13853 返信 Geary-khamis方式による1930年代世界経済の考察: 帽子屋様 URL memo 2002/04/08 00:38

#恋熊さん、13754番のレスありがとうございます。ある程度の内容がまとまったら返信します。
(まとまらないかもしれません)

** 13552番 帽子屋様 **

> ちなみに、上の表の値をマルクに換算して比べてみると、以下のようになります。
>
> 1932年 独 567億マルク 米2387億マルク 英612億マルク 仏414億マルク 日119億マルク
> 1938年 独1002億マルク 米2102億マルク 英674億マルク 仏256億マルク 日190億マルク
> (6年間における実質成長率は、独95%、米34%、英24%、仏−5%、日56%)
> 独英仏の力関係の変化に注目すると、1938年における英仏の対独宥和政策の背景を伺うことができます。
(13493:memo)

> これも致命的な間違いというか、MEMO様の言いたいことと持ち出した資料がミスマッチです。
>
> 多分私が「もっとも安定している通貨フラン」で説明したので、それならとマルクを持ち出したのでしょうが、36年までの自由市場下(金本位制度は自由取引による自己調整市場です)のフランを使うことで、為替管理通貨としてのマルクの特色を照射するために持ち出したのであって、統計という定量的資料で説明するならば、それにみあう適切な資料を持ち出さない限り、まったく論として意味をなしません。経済規模の拡大で、ナチス・ドイツの成功をなんとしても証明したいなら、この場合【購買力平価】でにより各国の経済規模を出すべきでしょう。
(13552:帽子屋)

為替相場もある程度は購買力を反映します。恣意性が小さくて分かりやすいという長所もあります。
もっとも、様々な角度からの評価はあった方がいいでしょう。今回は、Geary-Khamis(ゲアリー=ケイミス)方式によるGDPの比較を紹介します。

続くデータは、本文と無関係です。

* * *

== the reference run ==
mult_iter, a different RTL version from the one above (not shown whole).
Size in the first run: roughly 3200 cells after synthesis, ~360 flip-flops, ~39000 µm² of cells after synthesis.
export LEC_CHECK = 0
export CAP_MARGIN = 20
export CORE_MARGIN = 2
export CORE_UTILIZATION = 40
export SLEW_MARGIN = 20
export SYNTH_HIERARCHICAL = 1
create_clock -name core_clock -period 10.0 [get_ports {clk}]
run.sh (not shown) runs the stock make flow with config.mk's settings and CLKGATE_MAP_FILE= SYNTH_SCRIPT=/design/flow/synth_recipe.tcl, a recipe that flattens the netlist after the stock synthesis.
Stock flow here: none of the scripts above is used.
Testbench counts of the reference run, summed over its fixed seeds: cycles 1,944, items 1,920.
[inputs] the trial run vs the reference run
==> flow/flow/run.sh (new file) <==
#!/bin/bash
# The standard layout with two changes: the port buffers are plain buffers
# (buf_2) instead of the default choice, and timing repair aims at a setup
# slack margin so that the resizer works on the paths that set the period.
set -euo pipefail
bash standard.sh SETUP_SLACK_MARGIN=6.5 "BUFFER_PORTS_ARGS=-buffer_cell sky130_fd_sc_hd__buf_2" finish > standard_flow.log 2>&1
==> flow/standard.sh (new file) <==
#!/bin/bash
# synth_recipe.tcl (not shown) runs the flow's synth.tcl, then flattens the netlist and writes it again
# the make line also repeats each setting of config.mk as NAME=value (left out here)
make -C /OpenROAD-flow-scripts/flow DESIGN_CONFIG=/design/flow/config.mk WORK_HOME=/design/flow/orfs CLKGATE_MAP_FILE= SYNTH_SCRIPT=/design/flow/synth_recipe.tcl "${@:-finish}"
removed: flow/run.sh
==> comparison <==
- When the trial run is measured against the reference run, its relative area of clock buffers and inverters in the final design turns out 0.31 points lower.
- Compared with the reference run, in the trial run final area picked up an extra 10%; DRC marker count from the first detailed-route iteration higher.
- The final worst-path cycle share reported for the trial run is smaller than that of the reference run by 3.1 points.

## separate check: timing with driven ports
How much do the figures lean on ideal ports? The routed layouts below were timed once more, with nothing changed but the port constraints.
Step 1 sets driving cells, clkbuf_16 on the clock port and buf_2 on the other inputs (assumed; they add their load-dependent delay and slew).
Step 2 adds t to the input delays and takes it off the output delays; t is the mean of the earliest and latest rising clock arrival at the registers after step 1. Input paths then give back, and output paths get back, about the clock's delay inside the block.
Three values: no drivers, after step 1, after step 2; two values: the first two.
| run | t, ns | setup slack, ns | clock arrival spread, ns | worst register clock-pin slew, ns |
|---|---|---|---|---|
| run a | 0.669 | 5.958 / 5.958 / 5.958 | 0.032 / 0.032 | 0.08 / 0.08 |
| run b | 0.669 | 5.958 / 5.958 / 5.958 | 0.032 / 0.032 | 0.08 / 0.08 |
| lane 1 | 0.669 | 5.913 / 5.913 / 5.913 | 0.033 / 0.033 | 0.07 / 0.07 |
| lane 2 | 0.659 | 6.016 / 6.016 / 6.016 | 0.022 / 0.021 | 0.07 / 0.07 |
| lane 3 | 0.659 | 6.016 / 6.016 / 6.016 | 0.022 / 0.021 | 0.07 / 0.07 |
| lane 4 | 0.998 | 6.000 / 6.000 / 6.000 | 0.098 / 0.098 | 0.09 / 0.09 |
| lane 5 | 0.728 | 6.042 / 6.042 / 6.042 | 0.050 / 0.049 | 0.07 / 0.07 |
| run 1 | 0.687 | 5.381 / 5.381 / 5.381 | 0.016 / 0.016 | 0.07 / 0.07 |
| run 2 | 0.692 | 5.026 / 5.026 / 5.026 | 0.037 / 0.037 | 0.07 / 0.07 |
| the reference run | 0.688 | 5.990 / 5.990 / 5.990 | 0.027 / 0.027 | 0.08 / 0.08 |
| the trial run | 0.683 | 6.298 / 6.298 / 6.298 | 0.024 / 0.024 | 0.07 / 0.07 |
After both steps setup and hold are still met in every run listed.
Source: an optimization exercise on an open RTL-to-GDS flow (aim: small area, a short achievable clock period and few clock cycles per item). Production flows keep margins and buffers that such runs may drop. Only simulation tests tie the RTL to the original design; equivalence was not proved. No activity file was given, so power comes from the tool's default toggle rates.

--- design.v ---
package msc_pkg;
	localparam int CAPACITY_DEF   = 32;
	localparam int DATA_WIDTH_DEF = 8;
	localparam logic [1:0] OP_INSERT = 2'd0;
	localparam logic [1:0] OP_QUERY  = 2'd1;
	localparam logic [1:0] OP_REMOVE = 2'd2;
	localparam logic [1:0] MODE_FIFO = 2'd0;
	localparam logic [1:0] MODE_LIFO = 2'd1;
	localparam logic [1:0] MODE_SET  = 2'd2;
	localparam logic [1:0] MODE_PQ   = 2'd3;
	localparam logic [1:0] ST_OK        = 2'd0;
	localparam logic [1:0] ST_UNDERFLOW = 2'd1;
	localparam logic [1:0] ST_OVERFLOW  = 2'd2;
	typedef enum logic [1:0] {
		S_IDLE,
		S_SCAN,
		S_DONE
	} state_t;
	typedef struct packed {
		logic ins;
		logic shift;
	} cmd_t;
	typedef struct packed {
		logic has;
		logic found;
	} scan_flags_t;
endpackage
This design comes from an exercise in tuning for small area, a short achievable clock period and few clock cycles per item on the open sky130 flow, not from production work.
RTL that was checked went through simulation tests only; none was proved equivalent to the original.
Power is estimated from default activity; no workload was simulated.

## priority_button_rule_resolver
module priority_button_rule_resolver
#(
  parameter int NUM_RULES = pbr_pkg::NUM_RULES_DEF
) (
  input  logic                  clk,
  input  logic                  rst_n,
  input  logic                  in_tvalid,
  output logic                  in_tready,
  input  logic [pbr_pkg::IN_DATA_W-1:0]  in_tdata,
  input  logic [0:0]            in_tuser,
  output logic                  out_tvalid,
  input  logic                  out_tready,
  output logic [pbr_pkg::OUT_DATA_W-1:0] out_tdata,
  input  logic                  cfg_we,
  input  logic [pbr_pkg::CFG_IDX_W-1:0]  cfg_index,
  input  logic [pbr_pkg::CFG_DATA_W-1:0] cfg_wdata
);
Size: about 2000 cells after synthesis, ~720 flip-flops, roughly 0.029 mm^2 of cells after synthesis.
clock: 4.5 ns
lec_check: 0
cap_margin: 20
core_margin: 2
core_utilization: 55
cts_cluster_diameter: 60
cts_cluster_size: 20
setup_slack_margin: 2.2
slew_margin: 20
run.sh (not shown) runs the stock make flow with config.mk's settings and CLKGATE_MAP_FILE= SYNTH_SCRIPT=/design/flow/synth_recipe.tcl, a recipe that flattens the netlist after the stock synthesis.
Change:
--- a/flow/design.v
+++ b/flow/design.v
@@ -29,17 +29,19 @@
   input  logic        we1,
   input  logic [7:0]  w_prio,
   input  logic [15:0] w_outs,
   input  logic [1:0]  w_form,
   input  logic        w_needs,
   input  logic [15:0] w_pos,
+  input  logic [15:0] known,
   output logic [7:0]  prio,
   output logic [15:0] outs,
   output logic [1:0]  form,
   output logic        needs,
-  output logic [15:0] pos
+  output logic [15:0] pos,
+  output logic        stray
 );
   logic        live_r;
   logic [15:0] trig_r;
   always_ff @(posedge clk) begin
     if (!rst_n)   live_r <= 1'b0;
     else if (we0) live_r <= w_en && (w_trig != 16'd0);
@@ -54,12 +56,15 @@
       outs  <= w_outs;
       form  <= w_form;
       needs <= w_needs;
       pos   <= w_pos;
     end
   end
+  always_ff @(posedge clk) begin
+    stray <= |(outs & ~known);
+  end
 endmodule
 module pbr_pick (
   input  logic [7:0]        fire,
   input  logic [63:0]       ge,
   input  logic [63:0]       eq,
   output logic [7:0]        win,
@@ -92,38 +97,40 @@
   input  logic              badkey,
   input  logic [63:0]       prio,
   input  logic [127:0]      outs,
   input  logic [127:0]      pos,
   input  logic [15:0]       form,
   input  logic [7:0]        needs,
+  input  logic [7:0]        stray,
   input  logic [15:0]       known,
   output logic [54:0]       res
 );
   logic        found;
   logic [2:0]  sel;
   logic [7:0]  w_prio;
   logic [15:0] w_outs;
   logic [15:0] w_pos;
   logic [1:0]  w_form;
   logic        w_needs;
   logic        w_stray;
-  assign w_stray = |(w_outs & ~known);
   assign found = |win;
   assign sel   = {|(win & 8'hF0), |(win & 8'hCC), |(win & 8'hAA)};
   always_comb begin
     w_prio  = '0;
     w_outs  = '0;
     w_pos   = '0;
     w_form  = '0;
     w_needs = 1'b0;
+    w_stray = 1'b0;
     for (int i = 0; i < 8; i++) begin
       w_prio  = w_prio  | ({8{win[i]}}  & prio[i*8 +: 8]);
       w_outs  = w_outs  | ({16{win[i]}} & outs[i*16 +: 16]);
       w_pos   = w_pos   | ({16{win[i]}} & pos[i*16 +: 16]);
       w_form  = w_form  | ({2{win[i]}}  & form[i*2 +: 2]);
       w_needs = w_needs | (win[i] & needs[i]);
+      w_stray = w_stray | (win[i] & stray[i]);
     end
   end
   logic [2:0]  status;
   logic [15:0] bits, detail;
   logic [7:0]  x, y;
   always_comb begin
@@ -229,12 +236,13 @@
   logic [7:0]        fire;
   logic [63:0]       prio;
   logic [127:0]      outs;
   logic [15:0]       form;
   logic [7:0]        needs;
   logic [127:0]      pos;
+  logic [7:0]        stray;
   for (genvar g = 0; g < 8; g++) begin : g_cell
     pbr_cell u_cell (
       .clk     (clk),
       .rst_n   (rst_n),
       .we0     (acc_wr && (in_tdata[2:0] == 3'(g))),
       .w_en    (in_tdata[3]),
@@ -244,17 +252,19 @@
       .we1     (adv && r1_w && (r1_k == 3'(g))),
       .w_prio  (r1_prio),
       .w_outs  (r1_outs),
       .w_form  (r1_form),
       .w_needs (r1_needs),
       .w_pos   (r1_pos),
+      .known   (known),
       .prio    (prio[g*8 +: 8]),
       .outs    (outs[g*16 +: 16]),
       .form    (form[g*2 +: 2]),
       .needs   (needs[g]),
-      .pos     (pos[g*16 +: 16])
+      .pos     (pos[g*16 +: 16]),
+      .stray   (stray[g])
     );
   end
   logic [7:0] key;
   logic [7:0] dir_x;
   logic       key_bad;
   assign key = in_tdata[94:87];
@@ -278,43 +288,28 @@
       r1_v <= acc_lk;
       r1_w <= acc_wr;
     end
   end
   always_ff @(posedge clk) begin
     if (adv) begin
+      r1_fire   <= fire;
+      r1_kx     <= dir_x;
+      r1_badkey <= key_bad;
       r1_k      <= in_tdata[2:0];
       r1_prio   <= in_tdata[27:20];
       r1_form   <= in_tdata[29:28];
-      r1_needs  <= in_tuser[0] ? in_tdata[46]     : key_bad;
-      r1_outs   <= in_tuser[0] ? in_tdata[70:55]  : {dir_x, fire};
+      r1_needs  <= in_tdata[46];
+      r1_outs   <= in_tdata[70:55];
       r1_pos    <= {(in_tdata[29:28] == 2'd0) ? in_tdata[45:38] : in_tdata[54:47],
                     in_tdata[37:30]};
     end
   end
-  assign r1_fire   = r1_outs[7:0];
-  assign r1_kx     = r1_outs[15:8];
-  assign r1_badkey = r1_needs;
   logic [7:0] p_gt, p_eq;
   for (genvar g = 0; g < 8; g++) begin : g_cmp
-    logic [7:0] a, b, g1, e1;
-    logic [3:0] g2, e2;
-    logic [1:0] g3, e3;
-    assign a  = r1_prio;
-    assign b  = prio[g*8 +: 8];
-    assign g1 = a & ~b;
-    assign e1 = ~(a ^ b);
-    for (genvar k = 0; k < 4; k++) begin : g_l2
-      assign g2[k] = g1[2*k+1] | (e1[2*k+1] & g1[2*k]);
-      assign e2[k] = e1[2*k+1] & e1[2*k];
-    end
-    for (genvar k = 0; k < 2; k++) begin : g_l3
-      assign g3[k] = g2[2*k+1] | (e2[2*k+1] & g2[2*k]);
-      assign e3[k] = e2[2*k+1] & e2[2*k];
-    end
-    assign p_gt[g] = g3[1] | (e3[1] & g3[0]);
-    assign p_eq[g] = e3[1] & e3[0];
+    assign p_gt[g] = r1_prio > prio[g*8 +: 8];
+    assign p_eq[g] = r1_prio == prio[g*8 +: 8];
   end
   logic [63:0] ge_r, eq_r;
   always_ff @(posedge clk) begin
     for (int i = 0; i < 8; i++) begin
       for (int j = 0; j < 8; j++) if (j > i) begin
         if (r1_w && r1_k == 3'(i)) begin
@@ -361,12 +356,13 @@
     .badkey (r2_badkey),
     .prio   (prio),
     .outs   (outs),
     .pos    (pos),
     .form   (form),
     .needs  (needs),
+    .stray  (stray),
     .known  (known),
     .res    (res_nxt)
   );
   always_ff @(posedge clk) begin
     if (!rst_n)   out_v <= 1'b0;
     else if (adv) out_v <= r2_v;
Effect:
- non-clock buffer count drops by 51
- worst hold slack is worse by 43 ps
- clock-buffer cell count climbs by 5
- combinational power drops by 37%
- critical path depth drops by 4
- power barely changes
- synthesized cell count climbs by 1.4%
- register-to-register slack is better by 310 ps
- synthesized area climbs by 3.0%
- global-route usage climbs by 0.47 points
- die area climbs by 2.9%
- worst setup slack is better by 290 ps
- maximum frequency climbs by 12%
Testbench counts after the change, summed over its fixed seeds: cycles 12,024, items 12,000.
For the first run of this note, only the layout was checked, not whether the RTL still works.

## re-timing with driven ports
In the flow no input, the clock included, has a driving cell. The finished layouts below were timed again as built, in two steps.
Step 1, drivers: a clkbuf_16 drives clk and a buf_2 each remaining input, both assumed.
Step 2 adds t to the input delays and takes it off the output delays; t is the mean of the earliest and latest rising clock arrival at the registers after step 1. Input paths then give back, and output paths get back, about the clock's delay inside the block.
a / b / c = ideal ports / drivers / drivers and shift; a / b = the first two.
run | t (ns) | setup slack, ns | hold WS [ns] | worst setup path after step 2 | worst register clock-pin slew, ns
the first run | 0.667 | 1.834 / 1.834 / 1.630 | 0.459 / 0.459 / 0.459 | input to register | 0.09 / 0.09
the second run | 0.674 | 2.124 / 2.105 / 1.484 | 0.417 / 0.417 / 0.417 | input to register | 0.08 / 0.08
After both steps setup and hold are still met in every run listed. The setup slack of the second run, which loses most, moves by -0.019 ns with the drivers and by -0.640 ns with both steps.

1930年 独 1652 米 7692 英 2383 仏 1868 日 1143 瑞 241 伊 1164 ソ 2523 中 3843
1931年 独 1484 米 7102 英 2260 仏 1756 日 1153 瑞 233 伊 1157 ソ 2572 中 3882
1932年 独 1346 米 6164 英 2278 仏 1642 日 1249 瑞 226 伊 1195 ソ 2544 中 4005
1933年 独 1487 米 6035 英 2344 仏 1759 日 1372 瑞 231 伊 1187 ソ 2649 中 4005
1934年 独 1602 米 6501 英 2499 仏 1742 日 1375 瑞 248 伊 1192 ソ 2909 中 3656
1935年 独 1747 米 6998 英 2595 仏 1697 日 1412 瑞 264 伊 1306 ソ 3348 中 3951
1936年 独 1929 米 7993 英 2713 仏 1762 日 1515 瑞 280 伊 1309 ソ 3613 中 4201
1937年 独 2045 米 8334 英 2807 仏 1863 日 1588 瑞 293 伊 1398 ソ 3980 中 4099
1938年 独 2204 米 8003 英 2842 仏 1856 日 1694 瑞 298 伊 1408 ソ 4052 中 3996
1939年 独 2411 米 8640 英 2869 仏 1989 日 1960 瑞 318 伊 1511 ソ 4303 中 ?
(世界経済の成長史 1820-1992年 アンガス・マディソン 金森久雄 監訳 (財)政治経済研究所 訳 2000年 東洋経済新報社)
#単位:1億1990年Gearly-Khamisドル
#30年代にGDPが1000憶GKドルを上回っていた国はすべて載せました。

Gearly-Khamis方式について、上掲書から説明を引用します。

>(イ) ある年(基準年)をとり、その年のGDP(国内総生産)を構成するすべての生産物について、それらの「国際平均価格」(各品目1単位が何ドルであるかということ)を確認する。ただ、この場合、建前は「国際価格」とはなっているが、実際には米国の価格に近い価格(ドル表示)が、「国際価格」にされているのが現実である。
>(ロ) 各国のGDPを構成する各生産物に、このような「国際平均価格」(実際にはドル価格)で、価格をつける。そしてそれらを合計して、各国のGDPの総額が何ドルになるかを表示する。

大ざっぱな言い方をすれば、
「1930年のドイツのGDPを、1990年の米国の物価で計ると1652億ドルになる」
「 1939年のソ連のGDPを 、1990年の米国の物価で計ると4303億ドルになる」
ということです。

なお、Gearly-Khamis方式によるGDPで各国の額面のGDPを割ると、各国通貨の「Geary-Khamis購買力平価」を求めることができます。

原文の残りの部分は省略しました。